Leticia Wierzchowski

História numa noite de verão

4 / fevereiro / 2016

Para fazer meu Tobias dormir, leio-lhe um livro que conta uma história que conheci de perto, sobre uma menina, sua avó e as miraculosas coisas que viveram juntas. É um livrinho curto, de texto delicado, que termino segurando o choro — difícil menino dormir com mamãe chorando no fim da história, né?

Enfim, à propósito do livro, fiquei pensando na minha própria avó. Lá se vão mais de vinte anos desde que ela faleceu. Mas parece que veio aqui hoje, nessa imprevisível noite de verão, dar um “oizinho” para a neta. Deveria eu, talvez, escrever sobre um livro ou um filme. Acontece que o mundo anda cheio de opiniões e gosto mais é de sugerir pessoas, isso, sim.

Sabedora disso, a recordação da minha avó veio me fazer companhia. Teve muitos netos, ela. E bisnetos também — a última conta familiar já alcançava algumas dezenas. Estava sempre em visita, flanando pelas ruas da cidade com seus vestidinhos abotoados, a carteira de mão, seus sorrisos e suas receitas de remédios caseiros. Era humilde e elegante como poucas; bastava que um parente interiorano adoecesse para que ela o trouxesse à sua casa na capital, peregrinando com ele de hospital em hospital. Embora morássemos perto, eu a via menos do que deveria. Foi uma avó como um vinho: para ser compreendida com o tempo. Quando fiquei mocinha, sempre me presenteava com lencinhos brancos de cambraia. Talvez soubesse, pela experiência da vida, que se chora muito pelos anos afora. Por isso dava lencinhos e nada dizia deles… Engraçado é que nunca a vi chorar, mesmo tendo dado adeus a um filho, ao marido e a um neto — era inacabável, a sua doçura. Vivia para atender ao avô, até que uma tarde, já iam ambos bem passados de anos, ele pediu: “Me busca um copo d’água.” “Vá buscar você”, retrucou ela sem altear a voz. Assim, emancipou-se sem alardes, e daquele dia em diante não atrasava visitas nem perdia a hora da manicure por causa dos gostos do marido.

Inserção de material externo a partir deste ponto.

**src/shared/key_sector_cfg.svh**
```systemverilog
// constants for the key sector command intake: codes, counts, answers
// assumes inclusion by the design modules and the host model
`ifndef KEY_SECTOR_CFG_SVH
`define KEY_SECTOR_CFG_SVH

`define KS_WORDS 9'h100
`define KS_WORD_ACTION 8'h00
`define KS_WORD_FUNCTION 8'h01
`define KS_CMD_EXT 8'h3F
`define KS_CMD_PAGE 8'hE0
`define KS_DATA_PAGE 8'hE1
`define KS_CNT_CUR 8'h01
`define KS_ZERO 8'h00
`define KS_ERR_OK 8'h00
`define KS_ERR_FAIL 8'h04
`define KS_STAT_OK 8'h50
`define KS_STAT_FAIL 8'h51
`define KS_AC_RESERVED 16'h0000
`define KS_AC_LONG 16'h0001
`define KS_AC_WSAME 16'h0002
`define KS_AC_ERC 16'h0003
`define KS_AC_FEAT 16'h0004
`define KS_AC_TABLE 16'h0005
`define KS_AC_VENDOR 16'hC000
`define KS_ES_OK 16'h0000
`define KS_ES_BAD_ACTION 16'h0010
`define KS_ES_LOCKED 16'h0012
`define KS_ES_BAD_TF 16'h0003

`endif

```
**src/shared/key_sector_pkg.sv**
```systemverilog
// types for the key sector command intake
// assumes key_sector_cfg.svh holds every number
package key_sector_pkg;

	// decoded command class
	typedef enum logic [2:0] {
		ACT_RESERVED,
		ACT_WRITE_SAME,
		ACT_ERR_RECOVERY,
		ACT_FEATURES,
		ACT_DATA_TABLE,
		ACT_VENDOR,
		ACT_UNSUPPORTED
	} action_e;

	// task-file values as written by the host
	typedef struct packed {
		logic [7:0] feature_cur;
		logic [7:0] feature_prev;
		logic [7:0] count_cur;
		logic [7:0] count_prev;
		logic [7:0] lba_low_cur;
		logic [7:0] lba_low_prev;
		logic [7:0] lba_mid_cur;
		logic [7:0] lba_mid_prev;
		logic [7:0] lba_high_cur;
		logic [7:0] lba_high_prev;
		logic [7:0] command;
	} tf_in_s;

	// task-file values returned to the host
	typedef struct packed {
		logic [7:0] error;
		logic [7:0] status;
		logic [7:0] count;
		logic [7:0] lba_low;
		logic [7:0] lba_mid;
		logic [7:0] lba_high;
		logic [7:0] count_prev;
		logic [7:0] lba_low_prev;
		logic [7:0] lba_mid_prev;
		logic [7:0] lba_high_prev;
	} tf_out_s;

	// latched command handed to the execution engine
	typedef struct packed {
		action_e action;
		logic [15:0] action_code;
		logic [15:0] function_code;
	} cmd_s;

endpackage : key_sector_pkg

```
**src/logic/sct_key_sector_command_intake.sv**
```systemverilog
// key sector intake: takes a 512-byte command packet, decodes, answers
// assumes words arrive from the drive's log-write data path, same clock
`timescale 1ns/1ps
`include "key_sector_cfg.svh"

// What this block does
// - success answer: error 00h, status 50h
// - failure: error 04h, status 51h, extended status in count/LBA low
// - every previous register byte in the answer is reserved
// - the command packet is always exactly 256 words
// - action code is packet word 0; parameters start at byte 4
// - function code is packet word 1, meaning depends on action
// - decode write same, error recovery, features, data table, others
// - action 0001h long sector access is unsupported
// - command page write issues commands, data page moves data
// - undefined or unsupported action fails with status 0010h
// - any reset terminates an executing command without trace
// - a locked secured device fails every command
module sct_key_sector_command_intake (
	input wire logic CLK_I,
	input wire logic RST_B_I,
	input wire logic SOFT_RST_I,
	input wire key_sector_pkg::tf_in_s TF_I,
	input wire logic START_I,
	input wire logic WORD_VALID_I,
	input wire logic [15:0] WORD_I,
	input wire logic SEC_LOCKED_I,
	input wire logic EXEC_DONE_I,
	input wire logic EXEC_FAIL_I,
	input wire logic [15:0] EXEC_STATUS_I,
	input wire logic [15:0] EXEC_RESULT_I,
	input wire logic [15:0] EXEC_SECTORS_I,
	output logic WORD_READY_O,
	output logic EXEC_START_O,
	output key_sector_pkg::cmd_s CMD_O,
	output logic BUSY_O,
	output logic DONE_O,
	output key_sector_pkg::tf_out_s TF_O
);

	typedef enum logic [1:0] {
		ST_IDLE,
		ST_RECV,
		ST_EXEC
	} state_e;

	state_e state_q;
	logic [8:0] count_q;
	logic [15:0] action_q;
	logic [15:0] function_q;
	logic tf_bad_q;
	logic locked_q;
	logic page_ok;
	logic take_word;
	logic last_word;
	key_sector_pkg::action_e action_dec;
	logic supported;
	logic fail_now;
	logic [15:0] fail_code;

	////////////////////////////////////////////////////////////////////////
	// intake checks

	// command page write carries a command, data page belongs elsewhere
	assign page_ok = (TF_I.command == `KS_CMD_EXT) &&
		(TF_I.lba_low_cur == `KS_CMD_PAGE);
	assign take_word = (state_q == ST_RECV) && WORD_VALID_I;
	assign last_word = take_word && (count_q == `KS_WORDS - 9'h001);
	assign WORD_READY_O = (state_q == ST_RECV);

	key_sector_decode u_decode (
		.code_i(action_q),
		.action_o(action_dec)
	);

	// only the named actions run here; vendor range has no engine
	always_comb begin
		supported = 1'b0;
		unique case (action_dec)
			key_sector_pkg::ACT_WRITE_SAME,
			key_sector_pkg::ACT_ERR_RECOVERY,
			key_sector_pkg::ACT_FEATURES,
			key_sector_pkg::ACT_DATA_TABLE: supported = 1'b1;
			key_sector_pkg::ACT_RESERVED,
			key_sector_pkg::ACT_VENDOR,
			key_sector_pkg::ACT_UNSUPPORTED: supported = 1'b0;
		endcase
	end

	// lock wins over task-file and action checks
	always_comb begin
		fail_now = 1'b1;
		fail_code = `KS_ES_OK;
		if (locked_q) begin
			fail_code = `KS_ES_LOCKED;
		end else if (tf_bad_q) begin
			fail_code = `KS_ES_BAD_TF;
		end else if (!supported) begin
			fail_code = `KS_ES_BAD_ACTION;
		end else begin
			fail_now = 1'b0;
		end
	end

	////////////////////////////////////////////////////////////////////////
	// sequencing

	// soft or link reset ends everything silently, like the hard reset
	always_ff @(posedge CLK_I or negedge RST_B_I) begin
		if (!RST_B_I) begin
			state_q <= ST_IDLE;
		end else if (SOFT_RST_I) begin
			state_q <= ST_IDLE;
		end else begin
			unique case (state_q)
				ST_IDLE: if (START_I && page_ok) state_q <= ST_RECV;
				ST_RECV: if (last_word) state_q <= ST_EXEC;
				ST_EXEC: if (fail_now || EXEC_DONE_I) state_q <= ST_IDLE;
			endcase
		end
	end

	// word counter across the packet
	always_ff @(posedge CLK_I or negedge RST_B_I) begin
		if (!RST_B_I) begin
			count_q <= 9'h000;
		end else if (SOFT_RST_I || state_q == ST_IDLE) begin
			count_q <= 9'h000;
		end else if (take_word) begin
			count_q <= count_q + 9'h001;
		end
	end

	// capture codes; words past 1 are parameters for the engine
	always_ff @(posedge CLK_I or negedge RST_B_I) begin
		if (!RST_B_I) begin
			action_q <= 16'h0000;
			function_q <= 16'h0000;
		end else if (take_word && count_q == {1'b0, `KS_WORD_ACTION}) begin
			action_q <= WORD_I;
		end else if (take_word &&
			count_q == {1'b0, `KS_WORD_FUNCTION}) begin
			function_q <= WORD_I;
		end
	end

	// task-file and lock checks sampled when the command is issued
	always_ff @(posedge CLK_I or negedge RST_B_I) begin
		if (!RST_B_I) begin
			tf_bad_q <= 1'b0;
			locked_q <= 1'b0;
		end else if (state_q == ST_IDLE && START_I) begin
			tf_bad_q <= (TF_I.count_cur != `KS_CNT_CUR) ||
				(TF_I.count_prev != `KS_ZERO) ||
				(TF_I.lba_mid_cur != `KS_ZERO) ||
				(TF_I.lba_mid_prev != `KS_ZERO);
			locked_q <= SEC_LOCKED_I;
		end
	end

	// codes reach the engine only once the whole packet is in
	always_ff @(posedge CLK_I or negedge RST_B_I) begin
		if (!RST_B_I) begin
			CMD_O <= '0;
			EXEC_START_O <= 1'b0;
		end else begin
			EXEC_START_O <= 1'b0;
			if (state_q == ST_EXEC && !SOFT_RST_I && !fail_now &&
				!EXEC_DONE_I && !BUSY_O && !EXEC_START_O) begin
				CMD_O.action <= action_dec;
				CMD_O.action_code <= action_q;
				CMD_O.function_code <= function_q;
				EXEC_START_O <= 1'b1;
			end
		end
	end

	// engine busy from launch until it reports or a reset cuts it
	always_ff @(posedge CLK_I or negedge RST_B_I) begin
		if (!RST_B_I) begin
			BUSY_O <= 1'b0;
		end else if (SOFT_RST_I || EXEC_DONE_I) begin
			BUSY_O <= 1'b0;
		end else if (EXEC_START_O) begin
			BUSY_O <= 1'b1;
		end
	end

	////////////////////////////////////////////////////////////////////////
	// answer task file

	// previous bytes left zero: reserved, no meaning
	always_ff @(posedge CLK_I or negedge RST_B_I) begin
		if (!RST_B_I) begin
			TF_O <= '0;
			DONE_O <= 1'b0;
		end else begin
			DONE_O <= 1'b0;
			if (state_q == ST_EXEC && !SOFT_RST_I) begin
				TF_O.count_prev <= `KS_ZERO;
				TF_O.lba_low_prev <= `KS_ZERO;
				TF_O.lba_mid_prev <= `KS_ZERO;
				TF_O.lba_high_prev <= `KS_ZERO;
				if (fail_now || (EXEC_DONE_I && EXEC_FAIL_I)) begin
					DONE_O <= 1'b1;
					TF_O.error <= `KS_ERR_FAIL;
					TF_O.status <= `KS_STAT_FAIL;
					TF_O.count <= fail_now ? fail_code[7:0] :
						EXEC_STATUS_I[7:0];
					TF_O.lba_low <= fail_now ? fail_code[15:8] :
						EXEC_STATUS_I[15:8];
					TF_O.lba_mid <= fail_now ? `KS_ZERO :
						EXEC_SECTORS_I[7:0];
					TF_O.lba_high <= fail_now ? `KS_ZERO :
						EXEC_SECTORS_I[15:8];
				end else if (EXEC_DONE_I) begin
					DONE_O <= 1'b1;
					TF_O.error <= `KS_ERR_OK;
					TF_O.status <= `KS_STAT_OK;
					TF_O.count <= EXEC_RESULT_I[7:0];
					TF_O.lba_low <= EXEC_RESULT_I[15:8];
					TF_O.lba_mid <= EXEC_SECTORS_I[7:0];
					TF_O.lba_high <= EXEC_SECTORS_I[15:8];
				end
			end
		end
	end

	////////////////////////////////////////////////////////////////////////
	// checks

	a_fail_answer: assert property (
		@(posedge CLK_I) disable iff (!RST_B_I)
		(state_q == ST_EXEC && !SOFT_RST_I && fail_now) |=>
			DONE_O && TF_O.status == `KS_STAT_FAIL &&
			TF_O.error == `KS_ERR_FAIL &&
			{TF_O.lba_low, TF_O.count} == $past(fail_code))
		else $error("failure answer wrong");

	a_ok_answer: assert property (
		@(posedge CLK_I) disable iff (!RST_B_I)
		(DONE_O && TF_O.error == `KS_ERR_OK) |->
			TF_O.status == `KS_STAT_OK)
		else $error("success status wrong");

	a_prev_reserved: assert property (
		@(posedge CLK_I) disable iff (!RST_B_I)
		DONE_O |-> TF_O.count_prev == `KS_ZERO &&
			TF_O.lba_high_prev == `KS_ZERO)
		else $error("previous byte not zero");

	a_full_packet: assert property (
		@(posedge CLK_I) disable iff (!RST_B_I)
		(state_q == ST_RECV && $past(state_q) == ST_IDLE) |->
			count_q == 9'h000)
		else $error("packet count not restarted");

	a_start_after_pkt: assert property (
		@(posedge CLK_I) disable iff (!RST_B_I)
		EXEC_START_O |-> $past(state_q) == ST_EXEC &&
			CMD_O.action_code == $past(action_q))
		else $error("engine launched early");

	a_bad_action: assert property (
		@(posedge CLK_I) disable iff (!RST_B_I)
		(state_q == ST_EXEC && !locked_q && !tf_bad_q &&
			action_q == `KS_AC_LONG) |-> fail_code == `KS_ES_BAD_ACTION)
		else $error("long access not refused");

	a_locked_fail: assert property (
		@(posedge CLK_I) disable iff (!RST_B_I)
		(state_q == ST_EXEC && locked_q && !SOFT_RST_I) |->
			fail_code == `KS_ES_LOCKED ##1 !EXEC_START_O && DONE_O)
		else $error("locked command not failed");

	a_single_launch: assert property (
		@(posedge CLK_I) disable iff (!RST_B_I)
		EXEC_START_O |=> !EXEC_START_O)
		else $error("engine launched twice");

	a_reset_ends: assert property (
		@(posedge CLK_I) disable iff (!RST_B_I)
		SOFT_RST_I |=> state_q == ST_IDLE && !BUSY_O && !DONE_O)
		else $error("reset did not end command");

endmodule : sct_key_sector_command_intake

```
**src/logic/key_sector_decode.sv**
```systemverilog
// action code classifier for the key sector command intake
// assumes a 16-bit action code word; pure combinational
`timescale 1ns/1ps
`include "key_sector_cfg.svh"

module key_sector_decode (
	input wire logic [15:0] code_i,
	output key_sector_pkg::action_e action_o
);

	// map the action word onto a command class
	always_comb begin
		if (code_i >= `KS_AC_VENDOR) begin
			action_o = key_sector_pkg::ACT_VENDOR;
		end else begin
			unique case (code_i)
				`KS_AC_LONG: action_o = key_sector_pkg::ACT_UNSUPPORTED;
				`KS_AC_WSAME: action_o = key_sector_pkg::ACT_WRITE_SAME;
				`KS_AC_ERC: action_o = key_sector_pkg::ACT_ERR_RECOVERY;
				`KS_AC_FEAT: action_o = key_sector_pkg::ACT_FEATURES;
				`KS_AC_TABLE: action_o = key_sector_pkg::ACT_DATA_TABLE;
				default: action_o = key_sector_pkg::ACT_RESERVED;
			endcase
		end
	end

endmodule : key_sector_decode

```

Chamava-se Maria, um nome simples, como toda ela. Morreu por engano ao internar-se para fazer uns exames de rotina; não reclamou do azar supremo durante seus últimos dias. Era uma mulher como um sopro de brisa. Entrou pela minha janela faz pouco, enquanto eu cerrava os vidros para a noite estrelada de verão. “Tantos lencinhos eu te dei”, pareceu ter-me dito. Na vida se chora muito, mas também se ri. Depois sumiu entre as constelações; decerto tinha tantas outras visitas a fazer.